• WHAT YOU HAVE TO DO
Your task is to reproduce the entries below word for word.

• RECORDS FOR PROCESSING
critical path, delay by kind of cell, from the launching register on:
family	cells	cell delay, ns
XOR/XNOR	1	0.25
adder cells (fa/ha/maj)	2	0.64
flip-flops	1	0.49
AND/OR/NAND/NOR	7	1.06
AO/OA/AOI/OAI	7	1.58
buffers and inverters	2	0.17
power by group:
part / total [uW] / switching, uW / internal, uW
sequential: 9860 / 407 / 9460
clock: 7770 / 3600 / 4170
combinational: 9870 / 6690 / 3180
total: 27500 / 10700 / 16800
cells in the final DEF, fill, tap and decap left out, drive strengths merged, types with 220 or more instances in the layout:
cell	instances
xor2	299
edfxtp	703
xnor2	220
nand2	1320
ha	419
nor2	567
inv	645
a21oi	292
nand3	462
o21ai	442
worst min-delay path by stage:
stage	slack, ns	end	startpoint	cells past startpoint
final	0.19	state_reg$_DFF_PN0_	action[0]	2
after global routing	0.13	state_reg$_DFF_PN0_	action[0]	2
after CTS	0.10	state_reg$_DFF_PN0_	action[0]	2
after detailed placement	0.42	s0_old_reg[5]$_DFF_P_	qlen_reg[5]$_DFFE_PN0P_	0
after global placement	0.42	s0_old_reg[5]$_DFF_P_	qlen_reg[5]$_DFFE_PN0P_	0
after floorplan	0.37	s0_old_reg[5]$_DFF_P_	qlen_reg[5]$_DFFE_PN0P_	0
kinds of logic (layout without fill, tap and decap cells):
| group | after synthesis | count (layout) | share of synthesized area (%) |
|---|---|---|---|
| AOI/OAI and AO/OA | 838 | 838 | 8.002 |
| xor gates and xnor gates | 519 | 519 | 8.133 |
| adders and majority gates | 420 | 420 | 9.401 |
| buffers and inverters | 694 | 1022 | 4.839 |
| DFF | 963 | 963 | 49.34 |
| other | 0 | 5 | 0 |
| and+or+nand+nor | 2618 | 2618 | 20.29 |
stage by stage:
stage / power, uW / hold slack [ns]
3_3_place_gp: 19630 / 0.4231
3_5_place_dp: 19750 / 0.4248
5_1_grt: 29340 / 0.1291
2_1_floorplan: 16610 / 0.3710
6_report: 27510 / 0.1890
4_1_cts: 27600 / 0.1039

• ANSWER BELOW
critical path, delay by kind of cell, from the launching register on:
family	cells	cell delay, ns
XOR/XNOR	1	0.25
adder cells (fa/ha/maj)	2	0.64
flip-flops	1	0.49
AND/OR/NAND/NOR	7	1.06
AO/OA/AOI/OAI	7	1.58
buffers and inverters	2	0.17
power by group:
part / total [uW] / switching, uW / internal, uW
sequential: 9860 / 407 / 9460
clock: 7770 / 3600 / 4170
combinational: 9870 / 6690 / 3180
total: 27500 / 10700 / 16800
cells in the final DEF, fill, tap and decap left out, drive strengths merged, types with 220 or more instances in the layout:
cell	instances
xor2	299
edfxtp	703
xnor2	220
nand2	1320
ha	419
nor2	567
inv	645
a21oi	292
nand3	462
o21ai	442
worst min-delay path by stage:
stage	slack, ns	end	startpoint	cells past startpoint
final	0.19	state_reg$_DFF_PN0_	action[0]	2
after global routing	0.13	state_reg$_DFF_PN0_	action[0]	2
after CTS	0.10	state_reg$_DFF_PN0_	action[0]	2
after detailed placement	0.42	s0_old_reg[5]$_DFF_P_	qlen_reg[5]$_DFFE_PN0P_	0
after global placement	0.42	s0_old_reg[5]$_DFF_P_	qlen_reg[5]$_DFFE_PN0P_	0
after floorplan	0.37	s0_old_reg[5]$_DFF_P_	qlen_reg[5]$_DFFE_PN0P_	0
kinds of logic (layout without fill, tap and decap cells):
| group | after synthesis | count (layout) | share of synthesized area (%) |
|---|---|---|---|
| AOI/OAI and AO/OA | 838 | 838 | 8.002 |
| xor gates and xnor gates | 519 | 519 | 8.133 |
| adders and majority gates | 420 | 420 | 9.401 |
| buffers and inverters | 694 | 1022 | 4.839 |
| DFF | 963 | 963 | 49.34 |
| other | 0 | 5 | 0 |
| and+or+nand+nor | 2618 | 2618 | 20.29 |
stage by stage:
stage / power, uW / hold slack [ns]
3_3_place_gp: 19630 / 0.4231
3_5_place_dp: 19750 / 0.4248
5_1_grt: 29340 / 0.1291
2_1_floorplan: 16610 / 0.3710
6_report: 27510 / 0.1890
4_1_cts: 27600 / 0.1039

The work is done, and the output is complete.